Drones set to do the leg work


Queensland regional electricity distributor Ergon Energy is moving closer to operating Unmanned Aerial Vehicles (UAVs) to carry out inspections on its assets, including poles and wires, and substations.

UAV technology won’t negate the need to climb a pole, but it will play a significant role in deciding if the pole has to be climbed in the first place. It’s a less invasive and more economical asset inspection option, which aligns with the company’s strategy to seek out ways to reduce operating costs and contribute to easing upward pressure on electricity prices.

Energy solutions manager business development Marcus Leaver said the company is in the final stages of attaining the Civil Aviation Safety Authority’s (CASA) Unmanned Operators Certificate, which is one of two certificates required for commercial use of UAVs.

Ergon’s UAV of choice is the AscTec Falcon 8 and the company’s Energy Solutions UAV team has trialled the technology, using a third-party operator with good results.

After carrying out 1600 pole-top inspections using UAVs, Ergon Energy has predicted the drones will be able to carry out between 60 and 100 inspections in one day. This is significantly more than the 10-15 inspections per day able to be carried out using traditional Elevated Work Platforms.

Eight battery-powered motors mounted on the UAV’s carbon fibre skids – that point outwards to maintain a clear photographic field of view – form the light-weight but robust platform. The unit is electromagnetically protected and can hover 5m from an asset without compromising the quality of images captured with a zoom lens.

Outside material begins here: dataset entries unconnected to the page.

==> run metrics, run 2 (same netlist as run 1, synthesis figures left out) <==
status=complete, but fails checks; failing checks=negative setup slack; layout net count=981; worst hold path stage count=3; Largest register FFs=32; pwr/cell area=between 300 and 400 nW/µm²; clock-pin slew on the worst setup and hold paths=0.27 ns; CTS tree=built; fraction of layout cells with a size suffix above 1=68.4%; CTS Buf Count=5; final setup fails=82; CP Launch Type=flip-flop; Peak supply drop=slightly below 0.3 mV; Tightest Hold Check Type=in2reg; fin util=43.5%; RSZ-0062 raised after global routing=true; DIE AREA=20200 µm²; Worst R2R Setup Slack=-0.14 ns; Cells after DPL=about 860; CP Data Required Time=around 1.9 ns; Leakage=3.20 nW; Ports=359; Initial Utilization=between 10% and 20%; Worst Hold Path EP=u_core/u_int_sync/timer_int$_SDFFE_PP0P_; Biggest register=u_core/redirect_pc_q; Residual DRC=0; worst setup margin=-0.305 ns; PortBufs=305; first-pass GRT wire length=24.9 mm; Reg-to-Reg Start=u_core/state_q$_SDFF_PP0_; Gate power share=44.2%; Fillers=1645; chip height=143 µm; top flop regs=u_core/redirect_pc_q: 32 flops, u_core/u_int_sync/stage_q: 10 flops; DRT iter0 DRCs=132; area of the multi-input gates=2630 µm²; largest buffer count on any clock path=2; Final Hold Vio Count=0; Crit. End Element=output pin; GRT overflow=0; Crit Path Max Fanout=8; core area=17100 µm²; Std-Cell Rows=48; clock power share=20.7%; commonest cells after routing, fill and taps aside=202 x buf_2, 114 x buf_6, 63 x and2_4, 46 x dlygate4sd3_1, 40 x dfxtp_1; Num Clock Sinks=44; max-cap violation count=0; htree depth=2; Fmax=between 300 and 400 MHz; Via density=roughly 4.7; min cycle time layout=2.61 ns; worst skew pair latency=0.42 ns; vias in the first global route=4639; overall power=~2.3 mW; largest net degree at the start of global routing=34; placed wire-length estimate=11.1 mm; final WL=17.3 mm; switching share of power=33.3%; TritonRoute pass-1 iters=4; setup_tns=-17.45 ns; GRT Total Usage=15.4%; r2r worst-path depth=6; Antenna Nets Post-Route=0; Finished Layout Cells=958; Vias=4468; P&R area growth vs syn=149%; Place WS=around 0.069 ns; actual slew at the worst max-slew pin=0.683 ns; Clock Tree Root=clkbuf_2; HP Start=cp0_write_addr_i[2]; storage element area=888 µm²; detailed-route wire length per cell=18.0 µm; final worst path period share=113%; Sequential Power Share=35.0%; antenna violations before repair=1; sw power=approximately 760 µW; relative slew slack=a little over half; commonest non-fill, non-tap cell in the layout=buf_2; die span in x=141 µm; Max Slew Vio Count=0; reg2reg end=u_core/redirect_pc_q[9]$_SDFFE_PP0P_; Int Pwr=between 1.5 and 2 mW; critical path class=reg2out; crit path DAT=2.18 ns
--- src/rtl/two_bit_1to4demux_router_pkg.sv ---
// Shared encodings for the 2-bit 1-to-4 demux router: FSM states, lane indices
// and the round-robin pointer step.
package two_bit_1to4demux_router_pkg;

    typedef enum logic [1:0] {
        S_MANUAL = 2'd0,
        S_RR     = 2'd1,
        S_DRAIN  = 2'd2
    } state_t;

    localparam int LANES = 4;

    localparam logic [1:0] LANE_U = 2'd0;
    localparam logic [1:0] LANE_V = 2'd1;
    localparam logic [1:0] LANE_W = 2'd2;
    localparam logic [1:0] LANE_X = 2'd3;

    // Pointer wraps naturally in two bits: 0->1->2->3->0.
    function automatic logic [1:0] rr_step(input logic [1:0] ptr);
        return ptr + 2'd1;
    endfunction

endpackage

--- src/rtl/two_bit_1to4demux_router_if.sv ---
// Symbol-stream and lane bundle for the demux router. The master side is the
// producer/consumer environment; the slave side is the router itself.
interface two_bit_1to4demux_router_if #(
    parameter int WIDTH = 2
);
    logic [WIDTH-1:0] d;
    logic             in_valid;
    logic             in_ready;
    logic [1:0]       s;
    logic             mode_req;
    logic [WIDTH-1:0] u;
    logic [WIDTH-1:0] v;
    logic [WIDTH-1:0] w;
    logic [WIDTH-1:0] x;
    logic [3:0]       out_valid;
    logic [3:0]       out_ready;
    logic             mode;
    logic [7:0]       cnt;

    modport master (
        output d, in_valid, s, mode_req, out_ready,
        input  in_ready, u, v, w, x, out_valid, mode, cnt
    );

    modport slave (
        input  d, in_valid, s, mode_req, out_ready,
        output in_ready, u, v, w, x, out_valid, mode, cnt
    );
endinterface

--- src/rtl/two_bit_1to4demux_router_lane_reg.sv ---
// One-entry holding register for a single output lane. A load in the same edge
// as a drain wins, so the lane stays valid with the new symbol.
module demux_lane_reg #(
    parameter int WIDTH = 2
) (
    input  logic             clk,
    input  logic             reset,
    input  logic             load,
    input  logic             drain,
    input  logic [WIDTH-1:0] din,
    output logic [WIDTH-1:0] data,
    output logic             valid
);
    logic [WIDTH-1:0] data_reg;
    logic             valid_reg;

    always_ff @(posedge clk or posedge reset) begin
        if (reset) begin
            data_reg  <= '0;
            valid_reg <= 1'b0;
        end else begin
            if (load) begin
                data_reg <= din;
            end
            valid_reg <= load | (valid_reg & ~drain);
        end
    end

    assign data  = data_reg;
    assign valid = valid_reg;
endmodule

--- src/rtl/two_bit_1to4demux_router.sv ---
// Routes a 2-bit symbol stream to four independently-stalling lanes, chosen by
// the explicit select or a round-robin pointer; mode changes wait for empty lanes.
module two_bit_1to4demux_router
    import two_bit_1to4demux_router_pkg::*;
#(
    parameter int WIDTH = 2
) (
    input logic                       clk,
    input logic                       reset,
    two_bit_1to4demux_router_if.slave bus
);
    state_t     state_reg, state_next;
    logic       mode_reg, mode_next;
    logic [1:0] rr_reg, rr_next;
    logic [7:0] cnt_reg;

    logic [1:0]       target;
    logic             in_ready_int;
    logic             accept;
    logic [3:0]       load;
    logic [3:0]       drain;
    logic [3:0]       lane_valid;
    logic [WIDTH-1:0] lane_data [LANES];

    assign target       = (state_reg == S_RR) ? rr_reg : bus.s;
    assign in_ready_int = (state_reg != S_DRAIN) &
                          (~lane_valid[target] | bus.out_ready[target]);
    assign accept       = bus.in_valid & in_ready_int;

    generate
        for (genvar gi = 0; gi < LANES; gi++) begin : g_lane
            assign load[gi]  = accept & (target == 2'(gi));
            assign drain[gi] = lane_valid[gi] & bus.out_ready[gi];

            demux_lane_reg #(.WIDTH(WIDTH)) u_lane (
                .clk   (clk),
                .reset (reset),
                .load  (load[gi]),
                .drain (drain[gi]),
                .din   (bus.d),
                .data  (lane_data[gi]),
                .valid (lane_valid[gi])
            );
        end
    endgenerate

    always_comb begin
        state_next = state_reg;
        mode_next  = mode_reg;
        rr_next    = rr_reg;

        if ((state_reg == S_RR) && accept) begin
            rr_next = rr_step(rr_reg);
        end

        case (state_reg)
            S_MANUAL: begin
                if (bus.mode_req) begin
                    state_next = (lane_valid == 4'b0000) ? S_RR : S_DRAIN;
                end
            end
            S_RR: begin
                if (!bus.mode_req) begin
                    state_next = (lane_valid == 4'b0000) ? S_MANUAL : S_DRAIN;
                end
            end
            S_DRAIN: begin
                if (lane_valid == 4'b0000) begin
                    state_next = bus.mode_req ? S_RR : S_MANUAL;
                end
            end
            default: state_next = S_MANUAL;
        endcase

        // mode only moves when a settled state is entered; it holds through a drain.
        case (state_next)
            S_MANUAL: mode_next = 1'b0;
            S_RR:     mode_next = 1'b1;
            default:  mode_next = mode_reg;
        endcase

        if ((state_next == S_RR) && (state_reg != S_RR)) begin
            rr_next = LANE_U;
        end
    end

    always_ff @(posedge clk or posedge reset) begin
        if (reset) begin
            state_reg <= S_MANUAL;
            mode_reg  <= 1'b0;
            rr_reg    <= LANE_U;
            cnt_reg   <= 8'd0;
        end else begin
            state_reg <= state_next;
            mode_reg  <= mode_next;
            rr_reg    <= rr_next;
            if (accept) begin
                cnt_reg <= cnt_reg + 8'd1;
            end
        end
    end

    assign bus.in_ready  = in_ready_int;
    assign bus.out_valid = lane_valid;
    assign bus.mode      = mode_reg;
    assign bus.cnt       = cnt_reg;
    assign bus.u         = lane_data[LANE_U];
    assign bus.v         = lane_data[LANE_V];
    assign bus.w         = lane_data[LANE_W];
    assign bus.x         = lane_data[LANE_X];
endmodule

--- src/flat_wrapper.sv ---
// flat-port wrapper written by rule: the top's interface ports become plain ports
module two_bit_1to4demux_router_flat import two_bit_1to4demux_router_pkg::*;
#(
    parameter int WIDTH = 2
)
  (clk, reset, bus_d, bus_in_valid, bus_s, bus_mode_req, bus_out_ready, bus_in_ready, bus_u, bus_v, bus_w, bus_x, bus_out_valid, bus_mode, bus_cnt);
  two_bit_1to4demux_router_if #(.WIDTH(WIDTH)) bus_i ();
  input logic clk;
  input logic reset;
  input wire logic [$bits(bus_i.d)-1:0] bus_d;
  input wire logic [$bits(bus_i.in_valid)-1:0] bus_in_valid;
  input wire logic [$bits(bus_i.s)-1:0] bus_s;
  input wire logic [$bits(bus_i.mode_req)-1:0] bus_mode_req;
  input wire logic [$bits(bus_i.out_ready)-1:0] bus_out_ready;
  output wire logic [$bits(bus_i.in_ready)-1:0] bus_in_ready;
  output wire logic [$bits(bus_i.u)-1:0] bus_u;
  output wire logic [$bits(bus_i.v)-1:0] bus_v;
  output wire logic [$bits(bus_i.w)-1:0] bus_w;
  output wire logic [$bits(bus_i.x)-1:0] bus_x;
  output wire logic [$bits(bus_i.out_valid)-1:0] bus_out_valid;
  output wire logic [$bits(bus_i.mode)-1:0] bus_mode;
  output wire logic [$bits(bus_i.cnt)-1:0] bus_cnt;
  assign bus_i.d = bus_d;
  assign bus_i.in_valid = bus_in_valid;
  assign bus_i.s = bus_s;
  assign bus_i.mode_req = bus_mode_req;
  assign bus_i.out_ready = bus_out_ready;
  assign bus_in_ready = bus_i.in_ready;
  assign bus_u = bus_i.u;
  assign bus_v = bus_i.v;
  assign bus_w = bus_i.w;
  assign bus_x = bus_i.x;
  assign bus_out_valid = bus_i.out_valid;
  assign bus_mode = bus_i.mode;
  assign bus_cnt = bus_i.cnt;
  two_bit_1to4demux_router #(.WIDTH(WIDTH)) u_core (.clk(clk), .reset(reset), .bus(bus_i));
endmodule
--- config.mk ---
export PLATFORM = sky130hd
export DESIGN_NAME = two_bit_1to4demux_router_flat
export DESIGN_NICKNAME = d
export VERILOG_FILES = /design/src/rtl/two_bit_1to4demux_router_pkg.sv /design/src/rtl/two_bit_1to4demux_router_if.sv /design/src/rtl/two_bit_1to4demux_router_lane_reg.sv /design/src/rtl/two_bit_1to4demux_router.sv /design/src/flat_wrapper.sv
export SDC_FILE = /design/constraint.sdc
export NUM_CORES = 1
export LEC_CHECK = 0
export BUFFER_PORTS_ARGS = -buffer_cell sky130_fd_sc_hd__clkbuf_2
export CAP_MARGIN = 20
export CELL_PAD_IN_SITES_DETAIL_PLACEMENT = 1
export CELL_PAD_IN_SITES_GLOBAL_PLACEMENT = 1
export CORE_ASPECT_RATIO = 0.8
export CORE_UTILIZATION = 31
export CTS_CLUSTER_DIAMETER = 100
export DETAILED_ROUTE_END_ITERATION = 10
export GPL_TIMING_DRIVEN = 0
export PLACE_DENSITY_LB_ADDON = 0.1
export SLEW_MARGIN = 20
export SYNTH_ARGS = -nofsm -noshare
export SYNTH_HDL_FRONTEND = slang
export SYNTH_HIERARCHICAL = 1
export SYNTH_SLANG_ARGS = --single-unit
--- constraint.sdc ---
create_clock -name clk -period 1.8 [get_ports clk]
set_input_delay 0.36 -clock clk [delete_from_list [all_inputs] [get_ports clk]]
set_output_delay 0.36 -clock clk [all_outputs]
set_load 0.02 [all_outputs]
==> summary.md <==
| Metric | Value |
|---|---|
| Maximum fanout along the worst path | 5 |
| Final Cell Area | between 2000 and 2500 sq um |
| XOR/XNOR Fraction of Synth Area | 0.05796 |
| Crit path DAT | 1850 ps |
| Crit path time final | roughly 2200 ps |
| Most frequent cells in the layout | clkbuf_2, dfrtp_1, buf_4, inv_1 |
| RSZ-0062 raised after global routing | yes |
| Worst Setup Slack, final | -407.0 ps |
| Synthesized cell area | 1360 sq um |
| Vias in the first global route | 1058 |
| Post-route ant nets | 0 |
| Critical Path Start Type | flip-flop |
| CTS sink cnt | 25 |
| Largest family of logic cells by synthesized area | compound AO/OA/AOI/OAI gates |
| Register area | ~630 sq um |
| Maxcap violations | 0 |
| Final setup violating endpoints | 20 |
| Port Buffers | 33 |
| Status | complete, but fails checks |
| Post-route DRC | 0 |
| Syn avg cell area | 11.33 sq um |
| Largest net degree at the start of global routing | 16 |
| Slowest cell delay on critical path | 450 ps |
| TritonCTS clock tree | done |
| Area share of the leading cell type in the synthesized netlist | 0.4600 |
| Final Wtd Congestion | 0.6792 |
| Final Hold Vio Count | 0 |
| HPWL Detailed | 2588 microns |
| Leading cell type in the layout, fill and taps excluded | clkbuf_2 |
| Post-synthesis adder-cell area fraction | 0.009200 |
| Cells after Synth | 120 |
| Clock skew | 2.380 ps |
| Initial antenna violation count | 0 |
| Violated checks | setup timing |
| Relative slew slack | 0.5861 |
| Max frequency | 453.1 MHz |
| GRT Total Usage | 0.1567 |
| NumNets Final | between 150 and 200 |
| Vias/cell | 4.700 |
| Core Area | approximately 4200 sq um |
| Nature of the critical path endpoint | output pin |
| DR vias | 1095 |
| Area growth syn-to-layout | 49.59% |
| Family with the most delay on the worst path | compound AO/OA/AOI/OAI gates |
| Placed insts | 210 |
| Die height | 61.25 microns |
| First-pass GRT wire length | 5513 microns |
| Post-Syn Nets | 133 |
| P_leak | 0.9168 nW |
| Die ar. | 4658 sq um |
| EDFF count, synth | 0 |
| Pwr dens | about 1600 nW/um^2 |
| Cell taking the most area after synthesis | dfrtp_1 |
| Hold slack | 353.7 ps |
| Final WL | 3698 microns |
| Row count | 21 |
| CTS Buf Count | 3 |
| # diodes | 0 |
| Synth Warn # | 6 |
| GR Overflow Total | 0 |
| Worst slew pin tran | 619.6 ps |
| Required time of the critical path | 1440 ps |
| Initial Utilization | 0.3235 |
| Crit-path slowest cell | a2111oi_4 |
| Area contributors post-synth | dfrtp_1, mux2_2, xnor2_1 |
| Layout Cells excl Fill | 233 |
| Share of cells above drive strength 1 | 0.5341 |
| Main synth FF type | dfrtp_1 |
| Setup Crit Path Kind | reg -> out |
| Simple-Gate Fraction of Synth Area | 0.1380 |
| WL/cell | 15.87 microns |
| Area occupied by multi-input gates | 874.6 sq um |
| Tcrit/Tclk final | 1.226 |
| Synth Area in Compound Gates | 0.1757 |
| Worst Hold Class | in -> reg |
| Async SR Flop Fraction | 1.000 |
| Peak supply drop | 673.2 uV |
| Starting DRT DRC Count | 25 |
| Die W | 76.06 microns |
| Area after DPL | 1604 sq um |
| Clock buffer depth | 2 |
| Root buffer cell | clkbuf_8 |
| Slew Limit Fails | 0 |
| Post-synthesis register bit count | 25 |
| Fillers | 475 |
| Clock Latency Late Sink | 270 ps |
| I/O pin count | 34 |
| Drt first pass iters | 4 |
| Register area share after synthesis | 0.4600 |
| Post-synthesis mux area share | 0.1178 |
| Yosys cell types | 33 |
| WP buf/inv | 1 |
| H-Tree Level Count | 1 |
| CP Cell Sequence | nand2b_4 > a2111oi_4 > a21oi_4 > mux2i_1 > o22ai_2 > clkbuf_8 |
| Reg clk slew, reported paths | 90 ps |
## timing repair
action,in CTS,in global routing
hold buffers,1,0
pin swaps,11,11
endpoints found under the hold margin,12,0
endpoints found under the setup margin,23,22
gates cloned,0,0
resized for setup,25,18
setup buffers,11,8
## metal layers
| layer | track usage | up-vias | wire length [microns] |
|---|---|---|---|
| met4 | 0.03297 | 0 | 20 |
| met2 | 0.2675 | 17 | 1899 |
| li1 | - | 534 | - |
| met3 | 0.03407 | 2 | 103 |
| met1 | 0.2103 | 542 | 1675 |
| met5 | 0 | - | 0 |
## metrics by stage
stage | util | TNS [ps] | total power [mW] | setup slack (ps)
final | 0.4839 | -4241 | 3.262 | -407.0
after global routing | 0.4839 | -5227 | 3.496 | -523.5
after CTS | 0.4545 | -5761 | 3.129 | -469.0
after detailed placement | 0.3815 | -6880 | 2.412 | -533.7
after global placement | 0.3815 | -5093 | 2.358 | -396.7
after floorplan | - | -577.6 | 1.973 | -119.7
## power by group
group          switching, mW  internal, mW
Sequential             0.236         0.801
Clock                  0.181         0.157
Combinational          0.987         0.900
## final timing paths
check	start	to	slack, ps	cells after the start
min reg2reg	u_core/bus.cnt[5]	u_core/bus.cnt[5]	490	1
max in group asynchronous	reset	u_core/state_reg[1]	710	3
min in group asynchronous	reset	u_core/g_lane[1].u_lane/data[0]	530	3
max reg2reg	u_core/state_reg[0]	u_core/bus.cnt[1]	-330	7
min	bus_mode_req	u_core/state_reg[0]	350	2
max	u_core/state_reg[1]	bus_in_ready	-410	6
## cell type report
type                            count  area share
Multi-Input combinational cell     82      0.4299
Sequential cell                    25      0.3087
Timing Repair Buffer               53      0.1802
Tap cell                           57     0.03506
Inverter                           12     0.02214
Clock buffer                        3     0.02030
Clock inverter                      1    0.003690
## cell families after synthesis
logic type | Yosys count
xor gates and xnor gates | 9
muxes | 14
and+or+nand+nor | 34
adders and majority gates | 1
AOI/OAI and AO/OA | 24
DFF | 25
buffers and inverters | 13
## worst reg2reg max path: stages (launching register included)
cell and delay (ps):
dfrtp_2 460, buf_4 160, mux2_4 300, o31a_1 360, a211oi_4 240, buf_12 180
nor2_4 50, mux2_4 290
## cells in the mapped netlist, types with 2 or more instances
library cell,count
xnor2_1,8
a211oi_4,2
o21ai_1,2
nor3_1,3
dfrtp_1,25
and2_1,7
o2111ai_1,2
nor4_1,3
o211ai_1,3
nor2b_1,4
inv_1,12
nand2_1,3
mux2_4,2
a21oi_1,4
mux2_2,8
a2111oi_4,2
nor2_1,8
mux2i_1,4
a21o_2,4
(Power assumes the default switching activity.)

The UAVs can carry up to a 1kg payload and includes GPS receiver, camera stabilisers, high-definition camera gear (video and/or still), and a battery that can keep the Falcon 8 aloft for up to 15 minutes.

Applying the innovative technology is also likely to provide opportunities for staff. There are employees who already hold the second mandatory ticket – the UAV controller’s certificate – while others from a range of trade backgrounds have expressed interest in one day flying a UAV for the company.